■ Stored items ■
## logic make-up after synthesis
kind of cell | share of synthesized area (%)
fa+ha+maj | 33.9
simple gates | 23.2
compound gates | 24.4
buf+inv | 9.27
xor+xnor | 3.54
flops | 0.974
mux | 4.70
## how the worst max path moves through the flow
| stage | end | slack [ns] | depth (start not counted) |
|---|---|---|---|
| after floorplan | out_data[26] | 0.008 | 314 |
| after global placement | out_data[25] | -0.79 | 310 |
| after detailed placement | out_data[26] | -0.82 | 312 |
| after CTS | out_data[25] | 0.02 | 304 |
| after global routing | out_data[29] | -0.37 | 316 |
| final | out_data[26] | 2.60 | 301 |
Source: an optimization exercise on an open RTL-to-GDS flow (aim: small area, a short achievable clock period and few clock cycles). Production flows keep margins and buffers that such runs may drop.
Function was checked by simulation only, so behaviour that the tests miss may differ from the original.
Power and IR drop assume default switching activity.

==> 10-27: inputs <==
## skc_top
module skc_top (
    input  wire         clk,
    input  wire         rst,
    input  wire         csr_valid,
    input  wire         csr_write,
    input  wire [7:0]   csr_addr,
    input  wire [31:0]  csr_wdata,
    output wire         csr_ready,
    output reg  [31:0]  csr_rdata,
    input  wire         cmd_valid,
    output wire         cmd_ready,
    input  wire [63:0]  cmd_word,
    input  wire [31:0]  cmd_key,
    output wire         rsp_valid,
    input  wire         rsp_ready,
    output wire [3:0]   rsp_status,
    output wire [63:0]  rsp_est,
    output wire         hreq_valid,
    input  wire         hreq_ready,
    output wire [31:0]  hreq_key,
    output wire [7:0]   hreq_klen,
    output wire [7:0]   hreq_seed,
    input  wire         hrsp_valid,
    output wire         hrsp_ready,
    input  wire [31:0]  hrsp_value
);
==> module skc_thr_ge, before the edit <==
module skc_thr_ge (
    input  wire        clk,
    input  wire        start,
    input  wire        step,
    input  wire [15:0] a,
    input  wire [15:0] v,
    input  wire [63:0] thr,
    output wire        ge
);
    wire [10:0] e_field = thr[62:52];
    wire [52:0] sig     = {1'b1, thr[51:0]};
    reg  [60:0] acc;               
    reg  [31:0] p_hi;              
    reg         sticky;            
    wire [7:0]  chunk   = start ? v[15:8] : v[7:0];
    wire [68:0] base    = start ? 69'd0 : {acc, 8'd0};
    reg  [68:0] r [0:8];
    integer i;
    always @(*) begin
        for (i = 0; i < 8; i = i + 1)
            r[i] = {16'd0, (chunk[i] ? sig : 53'd0)} << i;
        r[8] = base;
    end
    function [137:0] csa(input [68:0] x, input [68:0] y, input [68:0] z);
        csa = {((x & y) | (x & z) | (y & z)) << 1, x ^ y ^ z};
    endfunction
    wire [137:0] l1a = csa(r[0], r[1], r[2]);
    wire [137:0] l1b = csa(r[3], r[4], r[5]);
    wire [137:0] l1c = csa(r[6], r[7], r[8]);
    wire [137:0] l2a = csa(l1a[68:0], l1a[137:69], l1b[68:0]);
    wire [137:0] l2b = csa(l1b[137:69], l1c[68:0], l1c[137:69]);
    wire [137:0] l3  = csa(l2a[68:0], l2a[137:69], l2b[68:0]);
    wire [137:0] l4  = csa(l3[68:0], l3[137:69], l2b[137:69]);
    wire [68:0]  prod = l4[68:0] + l4[137:69];
    always @(posedge clk) begin
        acc    <= prod[60:0];
        p_hi   <= prod[68:37];
        sticky <= (prod[36:0] != 37'd0);
    end
    wire        big     = (e_field > 11'd1038);                     
    wire        tiny    = (e_field < 11'd1007);                     
    wire [4:0]  sh      = 5'd30 - e_field[4:0] + 5'd16;             
    wire [46:0] a_sh    = {31'd0, a} << sh;
    wire        ge_mid  = (a_sh > {15'd0, p_hi}) || ((a_sh == {15'd0, p_hi}) && !sticky);
    assign ge = big  ? (v == 16'd0) :
                tiny ? ((v == 16'd0) || (a != 16'd0)) :
                ge_mid;
endmodule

■ AIM OF THE TASK ■
Output the entries above exactly, please, with nothing dropped.

■ YOUR RESPONSE ■
## logic make-up after synthesis
kind of cell | share of synthesized area (%)
fa+ha+maj | 33.9
simple gates | 23.2
compound gates | 24.4
buf+inv | 9.27
xor+xnor | 3.54
flops | 0.974
mux | 4.70
## how the worst max path moves through the flow
| stage | end | slack [ns] | depth (start not counted) |
|---|---|---|---|
| after floorplan | out_data[26] | 0.008 | 314 |
| after global placement | out_data[25] | -0.79 | 310 |
| after detailed placement | out_data[26] | -0.82 | 312 |
| after CTS | out_data[25] | 0.02 | 304 |
| after global routing | out_data[29] | -0.37 | 316 |
| final | out_data[26] | 2.60 | 301 |
Source: an optimization exercise on an open RTL-to-GDS flow (aim: small area, a short achievable clock period and few clock cycles). Production flows keep margins and buffers that such runs may drop.
Function was checked by simulation only, so behaviour that the tests miss may differ from the original.
Power and IR drop assume default switching activity.

==> 10-27: inputs <==
## skc_top
module skc_top (
    input  wire         clk,
    input  wire         rst,
    input  wire         csr_valid,
    input  wire         csr_write,
    input  wire [7:0]   csr_addr,
    input  wire [31:0]  csr_wdata,
    output wire         csr_ready,
    output reg  [31:0]  csr_rdata,
    input  wire         cmd_valid,
    output wire         cmd_ready,
    input  wire [63:0]  cmd_word,
    input  wire [31:0]  cmd_key,
    output wire         rsp_valid,
    input  wire         rsp_ready,
    output wire [3:0]   rsp_status,
    output wire [63:0]  rsp_est,
    output wire         hreq_valid,
    input  wire         hreq_ready,
    output wire [31:0]  hreq_key,
    output wire [7:0]   hreq_klen,
    output wire [7:0]   hreq_seed,
    input  wire         hrsp_valid,
    output wire         hrsp_ready,
    input  wire [31:0]  hrsp_value
);
==> module skc_thr_ge, before the edit <==
module skc_thr_ge (
    input  wire        clk,
    input  wire        start,
    input  wire        step,
    input  wire [15:0] a,
    input  wire [15:0] v,
    input  wire [63:0] thr,
    output wire        ge
);
    wire [10:0] e_field = thr[62:52];
    wire [52:0] sig     = {1'b1, thr[51:0]};
    reg  [60:0] acc;               
    reg  [31:0] p_hi;              
    reg         sticky;            
    wire [7:0]  chunk   = start ? v[15:8] : v[7:0];
    wire [68:0] base    = start ? 69'd0 : {acc, 8'd0};
    reg  [68:0] r [0:8];
    integer i;
    always @(*) begin
        for (i = 0; i < 8; i = i + 1)
            r[i] = {16'd0, (chunk[i] ? sig : 53'd0)} << i;
        r[8] = base;
    end
    function [137:0] csa(input [68:0] x, input [68:0] y, input [68:0] z);
        csa = {((x & y) | (x & z) | (y & z)) << 1, x ^ y ^ z};
    endfunction
    wire [137:0] l1a = csa(r[0], r[1], r[2]);
    wire [137:0] l1b = csa(r[3], r[4], r[5]);
    wire [137:0] l1c = csa(r[6], r[7], r[8]);
    wire [137:0] l2a = csa(l1a[68:0], l1a[137:69], l1b[68:0]);
    wire [137:0] l2b = csa(l1b[137:69], l1c[68:0], l1c[137:69]);
    wire [137:0] l3  = csa(l2a[68:0], l2a[137:69], l2b[68:0]);
    wire [137:0] l4  = csa(l3[68:0], l3[137:69], l2b[137:69]);
    wire [68:0]  prod = l4[68:0] + l4[137:69];
    always @(posedge clk) begin
        acc    <= prod[60:0];
        p_hi   <= prod[68:37];
        sticky <= (prod[36:0] != 37'd0);
    end
    wire        big     = (e_field > 11'd1038);                     
    wire        tiny    = (e_field < 11'd1007);                     
    wire [4:0]  sh      = 5'd30 - e_field[4:0] + 5'd16;             
    wire [46:0] a_sh    = {31'd0, a} << sh;
    wire        ge_mid  = (a_sh > {15'd0, p_hi}) || ((a_sh == {15'd0, p_hi}) && !sticky);
    assign ge = big  ? (v == 16'd0) :
                tiny ? ((v == 16'd0) || (a != 16'd0)) :
                ge_mid;
endmodule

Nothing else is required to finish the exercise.